What to do
Scan the records for the string "unit" and copy every line that holds it.

Data
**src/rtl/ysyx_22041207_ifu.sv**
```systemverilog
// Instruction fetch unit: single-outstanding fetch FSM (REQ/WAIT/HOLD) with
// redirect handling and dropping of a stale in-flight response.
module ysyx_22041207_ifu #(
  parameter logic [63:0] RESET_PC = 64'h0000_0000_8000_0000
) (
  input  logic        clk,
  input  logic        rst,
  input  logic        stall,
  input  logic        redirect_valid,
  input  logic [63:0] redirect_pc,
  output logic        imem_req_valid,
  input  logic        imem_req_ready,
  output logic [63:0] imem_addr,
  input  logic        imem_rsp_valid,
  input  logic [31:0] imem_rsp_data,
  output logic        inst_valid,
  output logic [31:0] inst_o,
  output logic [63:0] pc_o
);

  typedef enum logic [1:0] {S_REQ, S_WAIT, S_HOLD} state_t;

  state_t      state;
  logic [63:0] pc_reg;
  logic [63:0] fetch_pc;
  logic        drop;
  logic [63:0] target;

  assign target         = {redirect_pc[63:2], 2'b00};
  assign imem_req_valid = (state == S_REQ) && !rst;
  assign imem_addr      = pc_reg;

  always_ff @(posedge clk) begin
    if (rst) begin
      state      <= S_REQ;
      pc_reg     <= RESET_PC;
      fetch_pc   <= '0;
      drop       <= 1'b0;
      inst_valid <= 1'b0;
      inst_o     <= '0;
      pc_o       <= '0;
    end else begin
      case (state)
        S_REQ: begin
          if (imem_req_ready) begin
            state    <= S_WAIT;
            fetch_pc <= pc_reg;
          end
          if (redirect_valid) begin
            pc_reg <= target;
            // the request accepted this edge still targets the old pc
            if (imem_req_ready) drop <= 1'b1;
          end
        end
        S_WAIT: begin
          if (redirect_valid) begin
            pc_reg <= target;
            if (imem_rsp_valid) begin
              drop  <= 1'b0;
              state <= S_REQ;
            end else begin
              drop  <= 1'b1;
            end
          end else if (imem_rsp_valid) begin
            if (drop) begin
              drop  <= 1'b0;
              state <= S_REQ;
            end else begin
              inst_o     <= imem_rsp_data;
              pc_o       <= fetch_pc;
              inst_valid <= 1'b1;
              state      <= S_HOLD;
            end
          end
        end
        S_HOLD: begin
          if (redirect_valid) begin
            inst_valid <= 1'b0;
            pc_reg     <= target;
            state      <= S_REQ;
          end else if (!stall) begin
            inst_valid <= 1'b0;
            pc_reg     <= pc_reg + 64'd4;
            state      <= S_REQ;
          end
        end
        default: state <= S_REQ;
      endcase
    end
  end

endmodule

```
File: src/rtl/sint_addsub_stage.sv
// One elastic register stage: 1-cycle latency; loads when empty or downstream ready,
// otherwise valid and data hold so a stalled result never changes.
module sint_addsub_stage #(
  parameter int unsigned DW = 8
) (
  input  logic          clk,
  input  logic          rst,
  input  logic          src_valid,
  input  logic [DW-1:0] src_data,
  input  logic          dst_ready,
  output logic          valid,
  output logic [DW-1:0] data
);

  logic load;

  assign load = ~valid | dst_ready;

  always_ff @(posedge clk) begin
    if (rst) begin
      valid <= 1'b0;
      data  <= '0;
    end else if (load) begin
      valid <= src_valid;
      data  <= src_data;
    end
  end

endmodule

==

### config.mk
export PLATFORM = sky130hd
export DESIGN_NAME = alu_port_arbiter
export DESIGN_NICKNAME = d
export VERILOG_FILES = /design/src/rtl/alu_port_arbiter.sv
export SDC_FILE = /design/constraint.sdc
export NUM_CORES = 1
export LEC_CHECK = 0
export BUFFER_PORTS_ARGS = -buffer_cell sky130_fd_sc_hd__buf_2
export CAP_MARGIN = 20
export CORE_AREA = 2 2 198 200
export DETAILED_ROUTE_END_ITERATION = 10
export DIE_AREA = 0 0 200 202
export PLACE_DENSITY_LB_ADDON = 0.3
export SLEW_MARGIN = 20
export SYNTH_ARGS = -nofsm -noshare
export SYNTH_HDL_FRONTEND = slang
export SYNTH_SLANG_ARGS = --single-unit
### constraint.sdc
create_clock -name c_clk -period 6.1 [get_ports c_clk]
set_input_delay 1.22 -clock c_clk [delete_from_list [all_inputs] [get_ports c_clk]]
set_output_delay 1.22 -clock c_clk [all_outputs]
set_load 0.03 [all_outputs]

Solved problem
// Instruction fetch unit: single-outstanding fetch FSM (REQ/WAIT/HOLD) with
export SYNTH_SLANG_ARGS = --single-unit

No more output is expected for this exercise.